Ia menunduk menatap piala di tangannya. Logam itu memantulkan wajah anak laki-laki yang kalah, yang dipaksa menelan kenyataan. Jika persamaan ini tidak memiliki solusi di sistem lama, dia harus mengubah variabelnya. Mengubah ruasnya. Atau mengganti seluruh sistem koordinatnya.
Musik pesta dimulai di belakangnya, melodi yang mengalir di atas bangkai harapannya. Rendra melangkah keluar. Malam menyambutnya, gelap dan jujur.

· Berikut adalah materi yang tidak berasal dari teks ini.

Context: an optimization exercise on an open-source flow, tuned for a short achievable clock period and few clock cycles. The choices shown serve that exercise and are no tape-out recipe.
In this exercise RTL edits were held to simulation tests only and were not proved equivalent to the original.
Power and IR drop assume default switching activity.

File: run.sh
#!/bin/bash
# synth_recipe.tcl (not shown) runs the flow's synth.tcl, then flattens the netlist and writes it again
# the make line also repeats each setting of config.mk as NAME=value (left out here)
make -C /OpenROAD-flow-scripts/flow DESIGN_CONFIG=/design/flow/config.mk WORK_HOME=/design/flow/orfs CLKGATE_MAP_FILE= SYNTH_SCRIPT=/design/flow/synth_recipe.tcl finish
File: config.mk
export PLATFORM = sky130hd
export DESIGN_NAME = slede8_core
export DESIGN_NICKNAME = slede8_core
export VERILOG_FILES = /design/flow/design.v
export SDC_FILE = /design/flow/constraint.sdc
export NUM_CORES = 4
export LEC_CHECK = 0
export CAP_MARGIN = 20
export CORE_MARGIN = 2
export CORE_UTILIZATION = 40
export SLEW_MARGIN = 20
File: constraint.sdc
create_clock -name core_clock -period 10.0 [get_ports {clk}]
set_input_delay 2.0000 -clock core_clock [delete_from_list [all_inputs] [get_ports {clk}]]
set_output_delay 2.0000 -clock core_clock [all_outputs]
set_load 0.01 [all_outputs]
File: design.v
module slede8_alu (
    input  wire [3:0] k,       
    input  wire [7:0] a,
    input  wire [7:0] b,
    output reg  [7:0] y,       
    output reg        cmp      
);
    always @(*) begin
        case (k)
            4'd0: y = a & b;
            4'd1: y = a | b;
            4'd2: y = a ^ b;
            4'd3: y = (b >= 8'd8) ? 8'd0 : (a << b[2:0]);
            4'd4: y = (b >= 8'd8) ? 8'd0 : (a >> b[2:0]);
            4'd5: y = a + b;
            4'd6: y = a - b;
            default: y = 8'd0;
        endcase
        case (k)
            4'd0: cmp = (a == b);
            4'd1: cmp = (a != b);
            4'd2: cmp = (a <  b);
            4'd3: cmp = (a <= b);
            4'd4: cmp = (a >  b);
            4'd5: cmp = (a >= b);
            default: cmp = 1'b0;
        endcase
    end
endmodule
module slede8_core (
    input  wire        clk,
    input  wire        rst,           
    input  wire [15:0] budget,        
    output wire        imem_req,
    output wire [11:0] imem_addr,
    input  wire        imem_ack,
    input  wire [15:0] imem_rdata,
    output wire        dmem_req,
    output wire        dmem_we,
    output wire [11:0] dmem_addr,
    output wire [7:0]  dmem_wdata,
    input  wire        dmem_ack,
    input  wire [7:0]  dmem_rdata,
    input  wire        in_avail,
    input  wire [7:0]  in_data,
    output wire        in_take,
    output wire        out_valid,
    output wire [7:0]  out_data,
    output wire        done,
    output wire [2:0]  fault_code,
    output wire [12:0] pc_out,
    output wire [16:0] tick_out,
    output wire        flag_out,
    output wire [5:0]  depth_out,
    input  wire [3:0]  dbg_addr,
    output wire [7:0]  dbg_data
);
    localparam STACK_DEPTH = 32;
    localparam F_NONE     = 3'd0;
    localparam F_BADCLASS = 3'd1;
    localparam F_BADSUBOP = 3'd2;
    localparam F_NORET    = 3'd3;
    localparam F_RECURSE  = 3'd4;
    localparam F_INPUT    = 3'd5;
    localparam F_BUDGET   = 3'd6;
    localparam F_FETCH    = 3'd7;
    reg        running;
    reg [2:0]  fcause;
    reg [7:0]  q [0:7];        
    reg [3:0]  qlen;           
    reg [12:0] pc;             
    reg [12:0] pc2;            
    reg [12:0] tail;           
    reg [12:0] tail2;          
    reg [16:0] tick;
    reg [16:0] tick1;          
    reg [15:0] budget_q;
    reg        ok1;            
    reg        ok2;            
    reg        flag;
    reg [7:0]  regs [0:15];
    reg [12:0] stk  [0:STACK_DEPTH-1];    
    reg [5:0]  depth;
    reg        avail_q;        
    reg        took_q;         
    reg        ihold;          
    reg        ih_stale;       
    reg [11:0] ih_addr;
    reg        dhold;          
    reg [11:0] dh_addr;
    wire       hold_any = ihold || dhold;
    wire [11:0] ptr     = {regs[1][3:0], regs[0]};
    wire [12:0] tos     = stk[0];
    wire [15:0] w0 = {q[1], q[0]};
    wire [15:0] w1 = {q[3], q[2]};
    wire [3:0] cls0 = w0[3:0], op0 = w0[7:4], a1_0 = w0[11:8], a2_0 = w0[15:12];
    wire [3:0] cls1 = w1[3:0], op1 = w1[7:4], a1_1 = w1[11:8], a2_1 = w1[15:12];
    wire stopp0 = (cls0 == 4'h0),  stopp1 = (cls1 == 4'h0);
    wire seti0  = (cls0 == 4'h1),  seti1  = (cls1 == 4'h1);
    wire setr0  = (cls0 == 4'h2),  setr1  = (cls1 == 4'h2);
    wire finn0  = (cls0 == 4'h3),  finn1  = (cls1 == 4'h3);
    wire last0  = (cls0 == 4'h4) && (op0 == 4'd0), last1 = (cls1 == 4'h4) && (op1 == 4'd0);
    wire lagr0  = (cls0 == 4'h4) && (op0 == 4'd1), lagr1 = (cls1 == 4'h4) && (op1 == 4'd1);
    wire alu0   = (cls0 == 4'h5) && (op0 <= 4'd6), alu1  = (cls1 == 4'h5) && (op1 <= 4'd6);
    wire les0   = (cls0 == 4'h6) && (op0 == 4'd0), les1  = (cls1 == 4'h6) && (op1 == 4'd0);
    wire skriv0 = (cls0 == 4'h6) && (op0 == 4'd1), skriv1 = (cls1 == 4'h6) && (op1 == 4'd1);
    wire cmp0   = (cls0 == 4'h7) && (op0 <= 4'd5), cmp1  = (cls1 == 4'h7) && (op1 <= 4'd5);
    wire hopp0  = (cls0 == 4'h8),  hopp1  = (cls1 == 4'h8);
    wire bhopp0 = (cls0 == 4'h9),  bhopp1 = (cls1 == 4'h9);
    wire tur0   = (cls0 == 4'hA),  tur1   = (cls1 == 4'hA);
    wire retur0 = (cls0 == 4'hB),  retur1 = (cls1 == 4'hB);
    wire badc0  = (cls0 >= 4'hD),  badc1  = (cls1 >= 4'hD);
    wire bad0   = badc0 || ((cls0 == 4'h4) && (op0 >= 4'd2)) || ((cls0 == 4'h5) && (op0 >= 4'd7)) ||
                  ((cls0 == 4'h6) && (op0 >= 4'd2)) || ((cls0 == 4'h7) && (op0 >= 4'd6));
    wire bad1   = badc1 || ((cls1 == 4'h4) && (op1 >= 4'd2)) || ((cls1 == 4'h5) && (op1 >= 4'd7)) ||
                  ((cls1 == 4'h6) && (op1 >= 4'd2)) || ((cls1 == 4'h7) && (op1 >= 4'd6));
    wire mem0   = last0 || lagr0,  mem1 = last1 || lagr1;
    wire jmp1   = hopp1 || bhopp1 || tur1 || retur1;
    wire taken0 = hopp0 || tur0 || retur0 || (bhopp0 && flag);
    wire taken1 = hopp1 || tur1 || retur1 || (bhopp1 && flag);
    wire rd_a1_1  = setr1 || lagr1 || alu1 || skriv1 || cmp1;
    wire rd_a2_1  = alu1 || cmp1;
    wire rd_ptr_1 = last1 || lagr1;
    wire wv0      = seti0 || setr0 || last0 || alu0 || les0;
    wire [3:0] wa0 = (seti0 || setr0) ? op0 : a1_0;
    wire raw = (wv0 && ((rd_a1_1 && (wa0 == a1_1)) || (rd_a2_1 && (wa0 == a2_1)) ||
                        (rd_ptr_1 && (wa0[3:1] == 3'd0)))) ||
               (finn0 && ((rd_a1_1 && (a1_1[3:1] == 3'd0)) || (rd_a2_1 && (a2_1[3:1] == 3'd0)) ||
                          rd_ptr_1));
    wire [7:0] xa0 = regs[a1_0], xb0 = regs[a2_0];
    wire [7:0] xa1 = regs[a1_1], xb1 = regs[a2_1];
    wire [7:0] alu_y0, alu_y1;
    wire       cmp_y0, cmp_y1;
    slede8_alu u_alu0 (.k(op0), .a(xa0), .b(xb0), .y(alu_y0), .cmp(cmp_y0));
    slede8_alu u_alu1 (.k(op1), .a(xa1), .b(xb1), .y(alu_y1), .cmp(cmp_y1));
    wire st_empty = (depth == 6'd0);
    wire st_full  = depth[5];
    wire pc_halt  = pc[12];
    wire pc_f7    = (pc == 13'd4095);
    wire pc_term  = pc_halt || !ok1 || pc_f7;      
    wire have0    = (qlen >= 4'd2);
    wire have1    = (qlen >= 4'd4);
    wire noret0   = retur0 && st_empty;
    wire rec0     = tur0 && st_full;
    wire lesf0    = les0 && !took_q && !avail_q;
    wire term0    = have0 && (stopp0 || bad0 || noret0 || rec0 || lesf0);
    wire wait0    = les0 && took_q;
    wire can0     = running && !pc_term && have0 && !term0 && !wait0;
    wire go0      = can0 && !(mem0 && dhold);             
    wire ex0      = go0 && (!mem0 || dmem_ack);            
    wire any_term = running && (pc_term || term0);
    wire fin      = any_term && !hold_any;                 
    wire done_now = running && !hold_any && !pc_term && have0 && stopp0;
    wire p1 = have1 && go0 && ok2 && !hold_any && !taken0 && !lagr0 &&
              !stopp1 && !bad1 && !(retur1 && st_empty) && !(tur1 && st_full) &&
              !(mem0 && (mem1 || les1 || skriv1 || jmp1)) &&
              !(les0 && les1) && !(skriv0 && skriv1) &&
              !(les1 && (took_q || !avail_q)) &&
              !(cmp0 && bhopp1) && !raw;
    wire ex1 = p1 && ex0 && (!mem1 || dmem_ack);
    wire        red0  = go0 && taken0;
    wire        red1  = p1 && taken1;
    wire        redir = red0 || red1;
    wire [12:0] tgt0  = retur0 ? tos : {1'b0, w0[15:4]};
    wire [12:0] tgt1  = retur1 ? tos : {1'b0, w1[15:4]};
    wire [12:0] tgt   = red0 ? tgt0 : tgt1;
    wire [12:0] tgt2  = red0 ? (tgt0 + 13'd2) : (tgt1 + 13'd2);
    wire        tgt_ok_i = (tgt <= 13'd4094);
    wire        tgt_ok_d = (tgt <= 13'd4093);
    wire [11:0] d_h0  = ptr - pc2[11:0];
    wire [11:0] d_h1  = ptr - pc2[11:0] - 12'd2;
    wire        hz0   = lagr0 && (d_h0 < 12'd12);
    wire        hz1   = lagr1 && (d_h1 < 12'd12);
    wire        flush = (ex0 && hz0) || (ex1 && hz1);
    wire [12:0] flush_pc = (ex1 && hz1) ? pc2 + 13'd2 : pc2;
    wire tail_ok_i = (tail <= 13'd4094) && (qlen <= 4'd6);
    wire tail_ok_d = (tail <= 13'd4093) && (qlen <= 4'd5);
    wire fresh_i   = running && !ihold && !any_term && (redir ? tgt_ok_i : tail_ok_i);
    wire memreq0   = go0 && mem0;
    wire memreq1   = p1 && mem1;
    wire memreq    = memreq0 || memreq1;
    wire fresh_d   = fresh_i && !dhold && !memreq && (redir ? tgt_ok_d : tail_ok_d);
    wire [12:0] fa  = redir ? tgt : tail;
    wire [12:0] fa2 = redir ? tgt2 : tail2;
    assign imem_req   = ihold || fresh_i;
    assign imem_addr  = ihold ? ih_addr : fa[11:0];
    assign dmem_req   = dhold || memreq || fresh_d;
    assign dmem_we    = !dhold && ((memreq0 && lagr0) || (memreq1 && lagr1));
    assign dmem_addr  = dhold ? dh_addr : (memreq ? ptr : fa2[11:0]);
    assign dmem_wdata = lagr0 ? xa0 : xa1;
    assign in_take   = (go0 && les0) || (p1 && les1);
    assign out_valid = (go0 && skriv0) || (p1 && skriv1);
    assign out_data  = skriv0 ? xa0 : xa1;
    assign done       = !running || done_now;
    assign fault_code = fcause;
    assign pc_out     = done_now ? pc2 : pc;
    assign tick_out   = done_now ? tick1 : tick;
    assign flag_out   = flag;
    assign depth_out  = depth;
    assign dbg_data   = regs[dbg_addr];
    wire i_ok = imem_ack && !flush && (ihold ? (!ih_stale && !redir) : 1'b1);
    wire d_ok = fresh_d && dmem_ack && i_ok;
    wire [1:0] app  = i_ok ? (d_ok ? 2'd3 : 2'd2) : 2'd0;
    wire [2:0] cons = ex0 ? (ex1 ? 3'd4 : 3'd2) : 3'd0;
    wire [7:0] fb0 = imem_rdata[7:0], fb1 = imem_rdata[15:8], fb2 = dmem_rdata;
    reg [7:0]  nq [0:7];
    reg [3:0]  base;
    integer k;
    always @(*) begin
        if (redir || flush) begin
            base = 4'd0;
            for (k = 0; k < 8; k = k + 1) nq[k] = q[k];
        end else begin
            base = qlen - {1'b0, cons};
            for (k = 0; k < 8; k = k + 1)
                nq[k] = (cons == 3'd4) ? ((k < 4) ? q[k+4] : q[k]) :
                        (cons == 3'd2) ? ((k < 6) ? q[k+2] : q[k]) : q[k];
        end
        for (k = 0; k < 8; k = k + 1) begin
            if (app != 2'd0 && k == base)             nq[k] = fb0;
            if (app != 2'd0 && k == base + 4'd1)      nq[k] = fb1;
            if (app == 2'd3 && k == base + 4'd2)      nq[k] = fb2;
        end
    end
    reg       we0, we1;
    reg [3:0] wa0r, wa1r;
    reg [7:0] wd0, wd1;
    always @(*) begin
        we0 = 1'b0; wa0r = a1_0; wd0 = 8'd0;
        if (ex0) begin
            if (seti0)      begin we0 = 1'b1; wa0r = op0;  wd0 = w0[15:8]; end
            else if (setr0) begin we0 = 1'b1; wa0r = op0;  wd0 = xa0;      end
            else if (last0) begin we0 = 1'b1; wa0r = a1_0; wd0 = dmem_rdata; end
            else if (alu0)  begin we0 = 1'b1; wa0r = a1_0; wd0 = alu_y0;   end
            else if (les0)  begin we0 = 1'b1; wa0r = a1_0; wd0 = in_data;  end
        end
        we1 = 1'b0; wa1r = a1_1; wd1 = 8'd0;
        if (ex1) begin
            if (seti1)      begin we1 = 1'b1; wa1r = op1;  wd1 = w1[15:8]; end
            else if (setr1) begin we1 = 1'b1; wa1r = op1;  wd1 = xa1;      end
            else if (last1) begin we1 = 1'b1; wa1r = a1_1; wd1 = dmem_rdata; end
            else if (alu1)  begin we1 = 1'b1; wa1r = a1_1; wd1 = alu_y1;   end
            else if (les1)  begin we1 = 1'b1; wa1r = a1_1; wd1 = in_data;  end
        end
    end
    integer i;
    always @(posedge clk) begin
        if (rst) begin
            for (i = 0; i < 16; i = i + 1)
                regs[i] <= 8'd0;
        end else begin
            for (i = 0; i < 16; i = i + 1) begin
                if (ex1 && (finn1 && (i == 0 || i == 1)))
                    regs[i] <= (i == 0) ? w1[11:4] : {4'd0, w1[15:12]};
                else if (we1 && wa1r == i)
                    regs[i] <= wd1;
                else if (ex0 && (finn0 && (i == 0 || i == 1)))
                    regs[i] <= (i == 0) ? w0[11:4] : {4'd0, w0[15:12]};
                else if (we0 && wa0r == i)
                    regs[i] <= wd0;
            end
        end
    end
    wire push = (ex0 && tur0) || (ex1 && tur1);
    wire pop  = (ex0 && retur0) || (ex1 && retur1);
    always @(posedge clk) begin
        if (push) begin
            stk[0] <= (ex1 && tur1) ? pc2 + 13'd2 : pc2;
            for (i = 1; i < STACK_DEPTH; i = i + 1)
                stk[i] <= stk[i-1];
        end else if (pop) begin
            for (i = 0; i < STACK_DEPTH - 1; i = i + 1)
                stk[i] <= stk[i+1];
        end
    end
    wire [1:0]  nstep = {1'b0, ex0} + {1'b0, ex1};
    wire        lt0 = (tick          < {1'b0, budget_q});
    wire        lt1 = (tick1         < {1'b0, budget_q});
    wire        lt2 = (tick + 17'd2  < {1'b0, budget_q});
    wire        lt3 = (tick + 17'd3  < {1'b0, budget_q});
    reg  [12:0] pc_n, tail_n;
    always @(*) begin
        if (redir) begin
            pc_n   = tgt;
            tail_n = tgt + {11'd0, app};
        end else if (flush) begin
            pc_n   = flush_pc;
            tail_n = flush_pc;
        end else begin
            pc_n   = pc + {10'd0, cons};
            tail_n = tail + {11'd0, app};
        end
    end
    always @(posedge clk) begin
        budget_q <= budget;
        avail_q  <= in_avail;
        if (rst) begin
            running  <= 1'b1;
            fcause   <= F_NONE;
            qlen     <= 4'd0;
            pc       <= 13'd0;
            pc2      <= 13'd2;
            tail     <= 13'd0;
            tail2    <= 13'd2;
            tick     <= 17'd0;
            tick1    <= 17'd1;
            ok1      <= (budget != 16'd0);
            ok2      <= (budget > 16'd1);
            flag     <= 1'b0;
            depth    <= 6'd0;
            took_q   <= 1'b0;
            ihold    <= 1'b0;
            ih_stale <= 1'b0;
            dhold    <= 1'b0;
        end else begin
            took_q <= in_take;
            ihold  <= imem_req && !imem_ack;
            if (imem_req && !imem_ack) begin
                ih_addr  <= imem_addr;
                ih_stale <= ihold ? (ih_stale || redir || flush) : flush;
            end
            dhold <= (dhold || fresh_d) && !dmem_ack;
            if (fresh_d)
                dh_addr <= dmem_addr;
            if (fin) begin
                running <= 1'b0;
                if (pc_halt) begin
                    fcause <= F_NONE;
                end else if (!ok1) begin
                    fcause <= F_BUDGET;
                    tick   <= tick1;
                end else if (pc_f7) begin
                    fcause <= F_FETCH;
                    tick   <= tick1;
                end else begin
                    tick   <= tick1;
                    pc     <= pc2;
                    if (stopp0)      fcause <= F_NONE;
                    else if (bad0)   fcause <= badc0 ? F_BADCLASS : F_BADSUBOP;
                    else if (noret0) fcause <= F_NORET;
                    else if (rec0)   fcause <= F_RECURSE;
                    else             fcause <= F_INPUT;
                end
            end else if (running) begin
                if (ex1 && cmp1)
                    flag <= cmp_y1;
                else if (ex0 && cmp0)
                    flag <= cmp_y0;
                if (push)
                    depth <= depth + 6'd1;
                else if (pop)
                    depth <= depth - 6'd1;
                tick  <= tick + {15'd0, nstep};
                tick1 <= tick1 + {15'd0, nstep};
                ok1   <= (nstep == 2'd0) ? lt0 : (nstep == 2'd1) ? lt1 : lt2;
                ok2   <= (nstep == 2'd0) ? lt1 : (nstep == 2'd1) ? lt2 : lt3;
                pc    <= pc_n;
                pc2   <= pc_n + 13'd2;
                tail  <= tail_n;
                tail2 <= tail_n + 13'd2;
                qlen  <= (redir || flush) ? {2'd0, app} : (qlen - {1'b0, cons} + {2'd0, app});
                for (i = 0; i < 8; i = i + 1)
                    q[i] <= nq[i];
            end
        end
    end
endmodule
==> Implementation_results.wiki, run 1 <==
{| class="wikitable"
! Metric !! Value
|-
| Core area || 127800 um2
|-
| Met1 usage || 41.10%
|-
| Met2 routing resource usage after global routing || 44.34%
|-
| Root buffer selected by CTS || sky130_fd_sc_hd__clkbuf_16
|-
| Largest net degree at the start of global routing || 265
|-
| Area Growth Syn to Fin || 11.46%
|-
| Slew Limit Headroom || 13.31%
|-
| Sum of negative setup slack || 0 ns
|-
| Global-route wire length before repair || 303800 um
|-
| Final number of hold-violating endpoints || 0
|-
| Number of buffers created by CTS || 86
|-
| Total Power Consumption || 13.92 mW
|-
| Share of final-layout standard cells stronger than drive strength 1 || 7.400%
|-
| Worst-case clock skew || 0.05995 ns
|-
| Unrepaired setup endpoints after global routing || false
|-
| Worst-case register-to-register setup slack || 1.81 ns
|-
| Async SR Flop Fraction || 0%
|-
| Total global-route track usage || 30.47%
|-
| Peak ir drop on the vdd network || 0.3631 mV
|-
| Clock tree from TritonCTS || built
|-
| Type of the worst min-delay path || flop to flop
|-
| Peak fanout along the critical path || 33
|-
| Setup WS pre-CTS || 1.984 ns
|-
| Clock latency (worst-skew pair) || 0.72 ns
|-
| Power Dens Cells || 241.5 nW/um2
|-
| Reg2Reg Depth || 24
|-
| Number of optimization iterations in the first detailed-route pass || 8
|-
| Kind of start point of the critical path || flop
|-
| Maximum Capacitance Violations || 0
|-
| Layout Utilization || 45.08%
|-
| Initial Utilization || 40.45%
|-
| # H-tree levels || 3
|-
| Clock slew at reported path FFs || 0.06 ns
|-
| Global route overflow || 0
|-
| Met3 track demand over resource in global routing || 8.493%
|-
| Sum of net half-perimeters after detailed placement || 149400 um
|-
| CTS sink cnt || 754
|-
| Setup-violating endpoint count in the final report || 0
|-
| Fillcell total || 12675
|-
| Post-Syn Area || 51710 um2
|-
| Routed length per placed instance || 26.11 um
|-
| Total wirelength of the detailed-routed design || 207100 um
|-
| Crit share post-route || 87.62%
|-
| Post-CTS setup-driven buffer insertion count || 0
|-
| Max-slew violation count || 0
|-
| R2r endpoint || tail2[11]$_SDFFE_PP0P_
|-
| Count of synthesis-stage warnings from yosys || 6
|-
| Sequential area share after synthesis || 38.99%
|-
| Data required, critical path || 8.00 ns
|-
| DP Area || 54660 um2
|-
| Worst Hold Path Cells || 0
|-
| Area of the die || 132200 um2
|-
| Worst flop-to-flop path startpoint || q[0][5]$_DFFE_PP_
|-
| Number of port buffers || 150
|-
| First DRT Iteration DRCs || 6714
|-
| Clock period minus final worst setup slack || 8.762 ns
|-
| Total of hold buffers inserted after clock tree synthesis || 0
|-
| Maximum buffer depth of the clock tree || 3
|-
| Number of nets in the final layout || 6419
|-
| Post-synth cell types || 106
|-
| Fmax achieved || 114.1 MHz
|-
| Number of vias in the routed layout || 49186
|-
| Beginning of the worst hold path || stk[30][0]$_DFFE_PN_
|-
| Synthesized instance count || 6293
|-
| Most frequently used flop master after synthesis || sky130_fd_sc_hd__edfxtp_1
|-
| Post-synthesis net count || 6513
|-
| CTS resizes || 0
|-
| Placed Instances || 7769
|-
| Crit path arrival time || 6.76 ns
|-
| Grt peak-use layer || met2
|-
| Vertical die dimension || 363.5 um
|-
| EDFF count, synth || 506
|-
| Mean instance size in the synthesized netlist || 8.217 um2
|-
| Final std cells w/o fill || 7933
|-
| Vias in the first global route || 45677
|-
| Final WS setup || 1.238 ns
|-
| Number of register bits inferred by synthesis || 754
|-
| Row cnt || 131
|-
| Total leakage power || 21.99 nW
|-
| Drt drc || 0
|-
| Outcome || finished clean
|-
| Area of all placed cells without fillers || 57630 um2
|-
| Transition at the pin with the smallest max-transition slack || 1.287 ns
|-
| Crit end category || output port
|-
| Hold WS || 0.4531 ns
|-
| Number of antenna-violating nets in the routed design || 0
|-
| Antenna violations before repair || 5
|-
| RD Place Congestion || 1.065
|-
| Die Wd || 363.5 um
|-
| Top-level I/O count || 151
|-
| Path type of the worst setup path || flop to output port
|-
| Number of vias per cell || 6.200
|-
| Worst Hold Path EP || stk[31][0]$_DFFE_PN_
|}
## placed cells by master, fill, tap and decap left out, drive strengths merged, types with 24 or more instances in the layout
cell           count
ha               150
o21ai            305
o221ai            31
and3              48
a21oi            307
clkinv            39
mux2i            206
xnor2             73
nand2b            47
xor2              61
mux2             111
a211oi           210
a22oi             55
o22ai             41
nor4              27
buf              123
nor3b             28
clkdlybuf4s50    149
a21o              53
nor2b             85
nor2             545
o211ai            47
nand4             42
edfxtp           506
clkbuf           110
a31oi             43
nand3b            24
nand2           1598
nor3             113
and2              41
a221oi            48
nand3            135
dfxtp            248
inv              161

Bzzt. Ponsel di saku bergetar. Pesan dari rumah sakit. Tagihan baru. Rendra memejamkan mata sesaat, lalu membukanya dengan nyala api yang berbeda. Garis-garis di kepalanya terhubung kembali: Bu Vanya, pengakuan, Bram, sinyal, beasiswa, sponsor, dan aturan main yang bisa dibengkokkan.
Ia berbalik, menyapu aula dengan tatapan terakhir. Di tengah kerumunan, Bu Vanya menoleh ke arah pintu, seolah merasakan pergeseran energi. Mata mereka bersentuhan. Jarak memisahkan, tapi niat mengikat. Aku melihatmu, kata tatapan Bu Vanya. Aku tidak berhenti di sini, balas tatapan Rendra.
Rendra memasukkan piala itu ke dalam tas, menyembunyikan kilau yang tak berguna. Tangannya kini kosong, tapi terasa lebih ringan. Beban itu telah berubah wujud menjadi tujuan. Persamaan telah berubah. Variabelnya menolak didefinisikan oleh orang lain.
Di ambang pintu, ia menarik napas dalam. Melangkah menembus malam yang dingin. Jantungnya menemukan ritme baru—lebih rendah, lebih gelap, lebih pasti. Di belakangnya, pesta memudar. Di depannya, kota Jakarta terbentang: jaringan lampu, kemungkinan kotor, dan pekerjaan yang harus diselesaikan.
Dia tidak akan lagi meminta hasil yang logis. Dia akan merekayasa logikanya sendiri.